--- config.mk ---
export PLATFORM = sky130hd
export DESIGN_NAME = mips_cpu_muldiv_ctrl
export DESIGN_NICKNAME = d
export VERILOG_FILES = /design/src/rtl/mips_cpu_muldiv_ctrl.sv
export SDC_FILE = /design/constraint.sdc
export NUM_CORES = 1
export LEC_CHECK = 0
export ABC_AREA = 1
export BUFFER_PORTS_ARGS = -buffer_cell sky130_fd_sc_hd__buf_2
export CAP_MARGIN = 25
export CORE_MARGIN = 10
export CORE_UTILIZATION = 50
export CTS_BUF_LIST = sky130_fd_sc_hd__clkbuf_8
export DETAILED_ROUTE_END_ITERATION = 16
export GPL_TIMING_DRIVEN = 1
export PLACE_DENSITY = 0.69
export SYNTH_ARGS = -nofsm -noshare
export SYNTH_HDL_FRONTEND = slang
export SYNTH_SLANG_ARGS = --single-unit
--- constraint.sdc ---
create_clock -name clk -period 2.99 [get_ports clk]
set_clock_uncertainty 0.05 [all_clocks]
set_input_delay 0.1495 -clock clk [delete_from_list [all_inputs] [get_ports clk]]
set_output_delay 0.1495 -clock clk [all_outputs]
set_load 0.005 [all_outputs]
--- src/rtl/mips_cpu_muldiv_ctrl.sv ---
// mips_cpu_muldiv_ctrl: HI/LO multiply-divide sequencer with pipeline stall generation
module mips_cpu_muldiv_ctrl #(
  parameter int WIDTH = 32
) (
  input  logic             clk,
  input  logic             reset,
  input  logic             start,
  input  logic [1:0]       op,
  input  logic [WIDTH-1:0] a,
  input  logic [WIDTH-1:0] b,
  input  logic             mthi,
  input  logic             mtlo,
  input  logic [WIDTH-1:0] wdata,
  input  logic             mf_req,
  output logic             busy,
  output logic             stall,
  output logic             done,
  output logic [WIDTH-1:0] hi_reg,
  output logic [WIDTH-1:0] lo_reg
);
  localparam int CW = $clog2(WIDTH);
  typedef enum logic [1:0] {IDLE, RUN, FIX} state_t;
  state_t state, state_n;
  logic [CW-1:0] count;
  logic is_div, neg_q, neg_r;
  logic [WIDTH:0] hr;
  logic [WIDTH-1:0] lr, br;
  logic sgn, ge;
  logic [WIDTH-1:0] a_mag, b_mag, quo_fix, rem_fix;
  logic [WIDTH:0] sum, mval, rem_s, rem_d;
  logic [2*WIDTH-1:0] prod, prod_fix;
  assign busy  = state != IDLE;
  assign stall = busy & (start | mthi | mtlo | mf_req);
  // operand magnitudes, one iteration of each algorithm, and final sign correction
  always_comb begin
    sgn      = ~op[0];
    a_mag    = (sgn & a[WIDTH-1]) ? -a : a;
    b_mag    = (sgn & b[WIDTH-1]) ? -b : b;
    sum      = hr + {1'b0, br};
    mval     = lr[0] ? sum : hr;
    rem_s    = {hr[WIDTH-1:0], lr[WIDTH-1]};
    rem_d    = rem_s - {1'b0, br};
    ge       = rem_s >= {1'b0, br};
    prod     = {hr[WIDTH-1:0], lr};
    prod_fix = neg_q ? -prod : prod;
    quo_fix  = neg_q ? -lr : lr;
    rem_fix  = neg_r ? -hr[WIDTH-1:0] : hr[WIDTH-1:0];
  end
  // state register
  always_ff @(posedge clk or negedge reset)
    if (!reset) state <= IDLE;
    else        state <= state_n;
  // next-state: WIDTH iterations in RUN, then one commit cycle
  always_comb begin
    state_n = state;
    case (state)
      IDLE:    state_n = start ? RUN : IDLE;
      RUN:     state_n = (count == CW'(WIDTH - 1)) ? FIX : RUN;
      default: state_n = IDLE;
    endcase
  end
  // shared shift registers, HI/LO commit and moves
  always_ff @(posedge clk or negedge reset)
    if (!reset) begin
      count  <= '0;
      is_div <= 1'b0;
      neg_q  <= 1'b0;
      neg_r  <= 1'b0;
      hr     <= '0;
      lr     <= '0;
      br     <= '0;
      done   <= 1'b0;
      hi_reg <= '0;
      lo_reg <= '0;
    end else begin
      done <= state == FIX;
      case (state)
        IDLE:
          if (start) begin
            is_div <= op[1];
            neg_q  <= sgn & (a[WIDTH-1] ^ b[WIDTH-1]);
            neg_r  <= sgn & a[WIDTH-1];
            hr     <= '0;
            lr     <= a_mag;
            br     <= b_mag;
            count  <= '0;
          end else begin
            if (mthi) hi_reg <= wdata;
            if (mtlo) lo_reg <= wdata;
          end
        RUN: begin
          count <= count + 1'b1;
          if (is_div) begin
            hr <= ge ? rem_d : rem_s;
            lr <= {lr[WIDTH-2:0], ge};
          end else begin
            hr <= {1'b0, mval[WIDTH:1]};
            lr <= {mval[0], lr[WIDTH-1:1]};
          end
        end
        default:
          if (!is_div) {hi_reg, lo_reg} <= prod_fix;
          else if (br != '0) begin
            lo_reg <= quo_fix;
            hi_reg <= rem_fix;
          end
      endcase
    end
endmodule

# --- Yosys cells after proc, flatten, opt, wreduce, memory -nomap -nowiden ---
# Index checks and enable logic that the tools add are counted.
op_classes:
  addsub: 8
  magnitude_cmp: 1
  n_eq_ne: 8
  mux: 28
  bitwise_logic: 10
  n_reduce_logical: 8
op_table:
  columns: ["op", "count"]
  rows:
  - ["$mux 32", 14]
  - ["$pmux 32 s2", 3]
  - ["$mux 33", 4]
  - ["$neg 32->32", 4]
  - ["$pmux 33 s2", 1]
  - ["$mux 64", 1]
  - ["$neg 64->64", 1]
  - ["$add 33x32->33", 1]
  - ["$ge 33x32->1", 1]
  - ["$sub 33x32->33", 1]
  - ["$reduce_bool 32->1", 1]
  - ["$pmux 5 s2", 1]
  - ["$ne 2x2->1 const B", 4]
  - ["$reduce_and 4->1", 2]
  - ["$add 5x1->5 const B", 1]
  - ["$eq 5x5->1 const B", 1]
  - ["$mux 5", 1]
  - ["$and 1x1->1", 4]
  - ["$pmux 2 s2", 1]
  - ["$reduce_and 2->1", 2]
  - ["$reduce_bool 2->1", 2]
  - ["$ne 3x1->1 const B", 1]
  - ["$or 1x1->1", 3]
  - ["$eq 2x1->1 const B", 1]
  - ["other kinds (6)", 7]
word_totals:
  register_bits: 172
  inputBits: 104
  output_inout_bits: 67

# --- Logic depth before layout (Yosys ltp) ---
# Gate-level depths: netlist of run 1.
logic_depth:
  ltp_word: 5
  ltp_mapped: 19
  mapped_depth_nobuf: 19

# --- Least setup slack after synthesis of run 1 ---
# No wires, ideal clock.
synth_timing:
  kind: "reg2reg"
  startpoint: "register lr[0]"
  endpoint: "register lo_reg[24]"
  setup_ns: 0.122
  arrival_ns: 2.123
  path_slack_ns: 0.695
  stages_incl_launch_ff: 13
  path_cell_list: "dfrtp_1 -> buf_2 -> clkinv_2 -> clkbuf_1 -> ha_1 -> nand3_1 -> nor2_2 -> nand3_1 -> nand2_1 -> o21ai_0 -> or2_2 -> nand3_1 -> a21oi_1"
synth_via:
  elab_chain_len: 5
  elab_cells_between_ends: 7
  cone_classes: "add/sub: 2; mux: 5"
synth_rtl:
  columns: ["item", "line_no", "rtl"]
  rows:
  - ["start, declared", "27", "logic [WIDTH-1:0] lr, br;"]
  - ["start signal, assigned", "84", "lr <= a_mag;"]
  - ["start signal, assigned", "95", "lr <= {lr[WIDTH-2:0], ge};"]
  - ["start signal, assigned", "98", "lr <= {mval[0], lr[WIDTH-1:1]};"]
  - ["$neg 32->32", "46", "quo_fix = neg_q ? -lr : lr;"]
  - ["$mux 32", "46", null]
  - ["$mux 32", "103", "else if (br != '0) begin"]
  - ["$mux 32 (*)", "102", "if (!is_div) {hi_reg, lo_reg} <= prod_fix;"]
  - ["$pmux 32 s2 (*)", "77", "case (state)"]
  - ["end signal, assigned", "89", "if (mtlo) lo_reg <= wdata;"]
  - ["end signal, assigned", "102", null]
  - ["end signal, assigned", "104", "lo_reg <= quo_fix;"]
  - ["end, declared", "19", "output logic [WIDTH-1:0] lo_reg"]
# Every way passes the cells marked *; elsewhere a longest branch is shown, timed or not. The select of a mux whose other input is x is not followed.
# A chain may end at the register's enable or synchronous reset.

# --- Worst setup path in the final report of run 1 ---
layout_timing:
  startpoint: "register br[9]"
  endpoint: "register hi_reg[16]"
layout_via:
  elab_chain_len: 3
layout_rtl:
  columns: ["item", "line_no", "rtl"]
  rows:
  - ["start, declared", "27", null]
  - ["start signal, assigned", "85", "br <= b_mag;"]
  - ["$reduce_bool 32->1", "103", null]
  - ["$ne 3x1->1 (no source line)", null, null]
  - ["$reduce_and 4->1 (no source line)", null, null]
  - ["end signal, assigned", "88", "if (mthi) hi_reg <= wdata;"]
  - ["end signal, assigned", "102", null]
  - ["end signal, assigned", "105", "hi_reg <= rem_fix;"]
  - ["end, declared", "18", "output logic [WIDTH-1:0] hi_reg,"]
# No other way between the ends.

==> impl_metrics.csv, run 1 <==
group,metric,value,unit
outcome,status,"complete, no violations",
clocking,cts-buffers-inserted,17,
routing,routed_via_density,5.86,
floorplan,ios,171,
grt,grt_max_degree,69,
routing,first_pass_iters,7,
timing,min_period,2.86,ns
routing,wl_per_cell,21.2,um
setup_path,cp-start-kind,"flip-flop",
pwr,powerDensity,1400,nW/um^2
timing,fmax,350,MHz
grt,grt_pass1_vias,20400,
final_layout,drive_gt1_frac,0.109,
timing,whs,0.0120,ns
floorplan,design.core.area,34700,um^2
setup_path,required,3.34,ns
setup_path,cpPeakStageDelay,0.70,ns
synth,netlist_area,17700,um^2
routing,wirelength,79.5,mm
routing,vias,22000,
setup_path,end_kind,"flip-flop",
final_layout,antenna_cells,0,
setup_path,crit_path_max_fanout,34,
synth,yosysUniqueCellTypes,55,
final_layout,syn2layout_area_growth,15.9,%
timing,finalHoldViolCount,0,
final_layout,nets,3458,
setup_path,crit_arrival,3.21,ns
clocking,htree_levels,4,
synth,ys_top_cells_by_count,"952 x nand2_1, 400 x inv_1, 327 x nor2_1",
pwr,vdd_ir_drop_max,0.583,mV
grt,met2_usage,0.550,
floorplan,row_count,68,
worst_hold_path,hold_class,"input pin to flip-flop",
setup_path,path_cells,"buf_4 > nor4_1 > nand3_1 > nor2_1 > nand3_1 > nand2_2 > inv_2 > nor2_1 > a21oi_1",
floorplan,die_area,43300,um^2
final_layout,instances_no_fill,3749,
timing,slew_viol_final,0,
timing,setup_viol_count_final,0,
final_layout,postLayoutCellArea,20500,um^2
synth,yosys_warnings,0,
synth,synth.most_common_cell,"nand2_1",
grt,met3_usage,0.0741,
synth,ys_ff_latch,172,
routing,drc,0,
synth,synth-async-reset-ratio,1.00,
timing,grt_setup_unrepaired,"no",
floorplan,dieHeight,208,um
pwr,p_leak,10.6,nW
synth,synthesis.nets,3218,
clocking,path_clk_slew,0.11,ns
setup_path,crit_type,"flip-flop to flip-flop",
floorplan,initial_core_util,0.509,
place,io_buffers,170,
clocking,clock_latency,0.54,ns
timing,final.period_utilization,0.955,
synth,synth_enable_flop_cells,0,
grt,track_usage,0.351,
routing,first_iter_violations,2592,
timing,slew_headroom,0.341,
synth,syn-instance-count,3042,
routing,drtAntennaViolNets,0,
place,dp_hpwl,63.5,mm
synth,seq_area_frac_synth,0.244,
synth,synthFlopType,"dfrtp_1",
timing,worstMarginPinSlew,0.987,ns
grt,antenna_found_initial,1,
floorplan,die_x,208,um
setup_path,path_delay_family,"simple AND/OR/NAND/NOR gates",
clocking,cts_sinks,172,
synth,yosysTopAreaCell,"dfrtp_1",
grt,grt_overflow,0,
place,placed_cell_area,19400,um^2
place,gp_congestion,1.07,
flow_run,max_cap_violations,0,
synth,netlist_top_cells_area,"dfrtp_1 24%, nand2_1 20%, inv_1 8.5%",
synth,synth_area_per_cell,5.81,um^2
setup_path,worst-path-buf-inv,2,
clocking,tritoncts,"done",
grt,globalRoute.busiestLayer,"met2",
clocking,cts_buffer_depth,2,
clocking,clock-root-buffer,"clkbuf_8",
final_layout,top_register,"hr",
pwr,total_power,28.7,mW
setup_path,cpMaxStageDelayCell,"nor4_1",
synth,netlist.area_leader.share,0.244,
grt,gr-usage-met1,0.452,
final_layout,largest_reg_flops,33,
place,dp.cells,3651,
grt,grt_first_pass_wirelength,120,mm
power breakdown:
group          internal [mW]  switching (mW)  leakage [nW]  total, mW
clock network          0.705            1.04         0.181       1.75
logic                   7.28            15.0          8.44       22.3
registers               3.56            1.12          2.01       4.68
worst register-to-register path, cell delays in order, from the launching register on:
cell and delay, ns:
dfrtp_1 0.43, buf_4 0.16, nor4_1 0.70, nand3_1 0.18, nor2_1 0.33, nand3_1 0.24
nand2_2 0.14, inv_2 0.23, nor2_1 0.19, a21oi_1 0.07
final timing paths:
| path | startpoint | end | slack, ns | cells past startpoint |
|---|---|---|---|---|
| max in group asynchronous | reset | lr[22] | 1.98 | 3 |
| hold / removal | a[3] | lr[3] | 0.01 | 4 |
| setup reg to reg | br[9] | hi_reg[16] | 0.13 | 9 |
| hold reg to reg | lo_reg[19] | lo_reg[19] | 0.43 | 2 |
| setup / recovery | br[9] | hi_reg[16] | 0.13 | 9 |
| min in group asynchronous | reset | hi_reg[18] | 0.11 | 2 |
logic make-up after synthesis:
logic type / synth area share
and+or+nand+nor: 0.410
xor gates and xnor gates: 0.0228
DFF: 0.244
buffers and inverters: 0.114
AOI/OAI and AO/OA: 0.158
adders and majority gates: 0.0518
per-stage QoR:
stage                      util  setup slack [ns]  TNS [ns]
after global routing      0.590           0.00208         0
after floorplan               -             0.695         0
after CTS                 0.589             0.114         0
after global placement    0.559           -0.0370   -0.0370
after detailed placement  0.560            0.0125         0
final                     0.590             0.135         0
timing repair:
action / in CTS / in global routing
hold buffers: 65 / 0
setup buffers: 0 / 2
endpoints found under the setup margin: 1 / 19
gates cloned: 0 / 0
gates resized for setup: 1 / 2
endpoints found under the hold margin: 140 / 0
pin swaps: 0 / 2
layer usage:
metal	vias to the layer above	routed length [um]	share of wire
met5	-	0	0
met4	0	3900	0.049
met3	204	8840	0.11
met2	1365	35100	0.44
met1	10100	31700	0.40
li1	10300	-	-
layout make-up:
class                   count  area (um^2)
well taps                 455          569
clock inverters            12          114
flip-flops and latches    172         4310
fillers                  3492        14200
inverters                 414         1560
clock buffers              19          262
multi-input cells        2356        11400
repair buffers            321         2300
cell usage in the layout, fill, tap and decap left out, types with 4 or more instances in the layout:
cell type,instances
nand2_1,951
inv_1,399
nor2_1,326
nand3_1,279
a21oi_1,217
o21ai_0,204
dfrtp_1,171
buf_2,169
buf_4,75
ha_1,70
dlygate4sd3_1,65
nor3_1,37
nand4_1,29
xor2_1,29
o211ai_1,23
a31oi_1,20
clkbuf_8,19
nand3b_1,18
nand2_2,17
xnor2_1,17
or2_2,14
o21ai_1,13
nor2_2,13
a22oi_1,12
inv_2,11
nor4_1,10
buf_12,10
o21bai_1,8
and2_1,5
clkinvlp_4,4
inv_6,4
No activity file was read; power rests on OpenSTA's default activity.
==> run 2: changes to the inputs <==
--- a/config.mk
+++ b/config.mk
@@ -8,7 +8,7 @@
 export ABC_AREA = 1
 export BUFFER_PORTS_ARGS = -buffer_cell sky130_fd_sc_hd__buf_2
 export CAP_MARGIN = 25
-export CORE_MARGIN = 10
+export CORE_MARGIN = 3
 export CORE_UTILIZATION = 50
 export CTS_BUF_LIST = sky130_fd_sc_hd__clkbuf_8
 export DETAILED_ROUTE_END_ITERATION = 16
==> constraint.sdc (replaced) <==
create_clock -name clk -period 2.8 [get_ports clk]
set_clock_uncertainty 0.05 [all_clocks]
set_input_delay 0.14 -clock clk [delete_from_list [all_inputs] [get_ports clk]]
set_output_delay 0.14 -clock clk [all_outputs]
set_load 0.005 [all_outputs]
==> run 2 against run 1 <==
Compared with the run above:
- cell count increased by 0.67%
- clock power is 21% higher
- clock-buffer cell count is 2 lower
- via count decreased by 0.55%
- register-to-register slack about the same
- maximum frequency grew 6.8%
- critical endpoint is now hi_reg[4]
- highest routed layer unchanged
==> impl_metrics.csv, run 2 (synthesis gave the netlist of run 1 again) <==
group,metric,value,unit
setup_path,cpPeakStageDelay,0.44,ns
final_layout,antenna_cells,0,
place,dp_hpwl,61.5,mm
setup_path,path_cells,"buf_4 > nor4_1 > nand3_1 > nor2_1 > nand3_1 > nand2_2 > inv_2 > nor2_1 > a31oi_1",
timing,fmax,374,MHz
routing,first_pass_iters,7,
timing,setup_viol_count_final,0,
place,io_buffers,170,
pwr,p_clk_frac,0.068,
setup_path,crit_arrival,3.00,ns
setup_path,crit_type,"flip-flop to flip-flop",
final_layout,drive_gt1_frac,0.117,
routing,wl_per_cell,20.5,um
place,dp_slack,0.106,ns
pwr,power_frac_seq,0.162,
pwr,combPwrFrac,0.770,
routing,routed_via_density,5.79,
timing,min_period,2.67,ns
final_layout,nets,3483,
clocking,path_clk_slew,0.11,ns
timing,whs,0.0121,ns
final_layout,final_cell_mix,"951 x nand2_1, 399 x inv_1, 325 x nor2_1, 279 x nand3_1, 217 x a21oi_1",
grt,grt_first_pass_wirelength,117,mm
clocking,cts_sinks,172,
pwr,power.internal,12.8,mW
floorplan,dieHeight,194,um
pwr,sw_frac_of_total,0.587,
timing,fin_ws,0.126,ns
setup_path,end_kind,"flip-flop",
floorplan,ios,171,
routing,drtAntennaViolNets,0,
place,placed_cell_area,19600,um^2
clocking,cts-buffers-inserted,17,
setup_path,cp-start-kind,"flip-flop",
routing,vias,21800,
floorplan,design.core.area,34700,um^2
timing,tns,0,ns
floorplan,initial_core_util,0.509,
clocking,htree_levels,4,
pwr,powerDensity,1490,nW/um^2
floorplan,die_x,194,um
timing,grt_setup_unrepaired,"no",
timing,finalHoldViolCount,0,
clocking,cts_buffer_depth,2,
final_layout,largest_reg_flops,33,
grt,antenna_found_initial,0,
flow_run,max_cap_violations,0,
pwr,p_leak,10.8,nW
grt,grt_overflow,0,
clocking,clock-root-buffer,"clkbuf_8",
outcome,status,"complete, no violations",
grt,track_usage,0.399,
timing,slew_viol_final,0,
routing,wirelength,77.5,mm
setup_path,required,3.13,ns
timing,slew_headroom,0.529,
grt,grt_pass1_vias,20300,
clocking,tritoncts,"done",
floorplan,die_area,37600,um^2
setup_path,path_delay_family,"simple AND/OR/NAND/NOR gates",
pwr,vdd_ir_drop_max,0.621,mV
setup_path,crit_path_max_fanout,34,
pwr,p_switching,18.2,mW
timing,worstMarginPinSlew,0.699,ns
setup_path,worst-path-buf-inv,2,
final_layout,syn2layout_area_growth,17.4,%
timing,final.period_utilization,0.955,
setup_path,cpMaxStageDelayCell,"dfrtp_1",
floorplan,row_count,68,
routing,drc,0,
final_layout,top_register,"hr",
routing,first_iter_violations,2586,
final_layout,mostFrequentLayoutCell,"nand2_1",
final_layout,postLayoutCellArea,20800,um^2
place,gp_congestion,1.08,
clocking,clock_latency,0.52,ns
worst_hold_path,hold_class,"input pin to flip-flop",
grt,grt_max_degree,80,
==> run 2: cell count changes in the layout (fill, tap and decap cells not counted), sizes merged <==
cell / change
buf: +24
clkinvlp: -4
bufinv: +3
clkbuf: -2
clkinv: +2
dlygate4sd3: +1
inv: +1
==> run 2: final cells by class <==
type	instances	area, um^2
Multi-Input combinational cell	2356	11400
Tap cell	455	569
Timing Repair Buffer	346	2480
Fill cell	3413	14000
Clock buffer	17	234
Sequential cell	172	4310
Inverter	414	1560
Clock inverter	14	209
==> run 2: stage by stage <==
step	instances	utilization	total power, mW
after floorplan	3042	-	20.0
after global placement	3674	0.564	27.6
after detailed placement	3674	0.564	27.9
after CTS	3771	0.596	30.2
after global routing	3774	0.598	33.5
final	3774	0.598	30.9
==> run 2: final timing paths <==
kind | start | endpoint | slack (ns) | depth (start not counted)
min | wdata[17] | lo_reg[17] | 0.01 | 5
max | br[18] | hi_reg[4] | 0.13 | 9
min reg2reg | lo_reg[4] | lo_reg[4] | 0.44 | 2
max in group asynchronous | reset | br[13] | 1.79 | 3
min in group asynchronous | reset | hi_reg[16] | 0.11 | 2
max reg2reg | br[18] | hi_reg[4] | 0.13 | 9
==> run 2: what timing repair did <==
item | CTS | global route
endpoints found under the hold margin | 222 | 0
gates resized for setup | 0 | 8
endpoints found under the setup margin | 0 | 47
hold buffers | 66 | 0
setup buffers | 0 | 3
==> run 2: power by group through the flow <==
stage / registers [mW] / clock network, mW / logic (mW)
after detailed placement: 4.99 / 0 / 22.9
after floorplan: 4.84 / 0 / 15.1
final: 5.02 / 2.11 / 23.8
after global placement: 4.94 / 0 / 22.7
after CTS: 4.94 / 2.12 / 23.1
after global routing: 5.14 / 2.22 / 26.2
==> run 2: metal layers <==
metal	track usage	share of wire	vias up	routed length [um]
met5	0	0	-	0
met4	0.188	0.053	0	4070
met3	0.0754	0.10	195	7750
met2	0.633	0.44	1229	34300
met1	0.528	0.40	10100	31400
li1	-	-	10400	-
==> run 2: worst register-to-register path: cells and delay by family (launching register included) <==
kind / cells / cell delay, ns
simple gates: 6 / 1.55
compound gates: 1 / 0.06
buf+inv: 2 / 0.43
flops: 1 / 0.44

===============

## Prompt
Copy out precisely the lines from the line with "buffers and inverters: 0.114" to the line with "gates resized for setup: 1 / 2" in the material above, including those two lines and omitting all the rest.

## Exercise response
buffers and inverters: 0.114
AOI/OAI and AO/OA: 0.158
adders and majority gates: 0.0518
per-stage QoR:
stage                      util  setup slack [ns]  TNS [ns]
after global routing      0.590           0.00208         0
after floorplan               -             0.695         0
after CTS                 0.589             0.114         0
after global placement    0.559           -0.0370   -0.0370
after detailed placement  0.560            0.0125         0
final                     0.590             0.135         0
timing repair:
action / in CTS / in global routing
hold buffers: 65 / 0
setup buffers: 0 / 2
endpoints found under the setup margin: 1 / 19
gates cloned: 0 / 0
gates resized for setup: 1 / 2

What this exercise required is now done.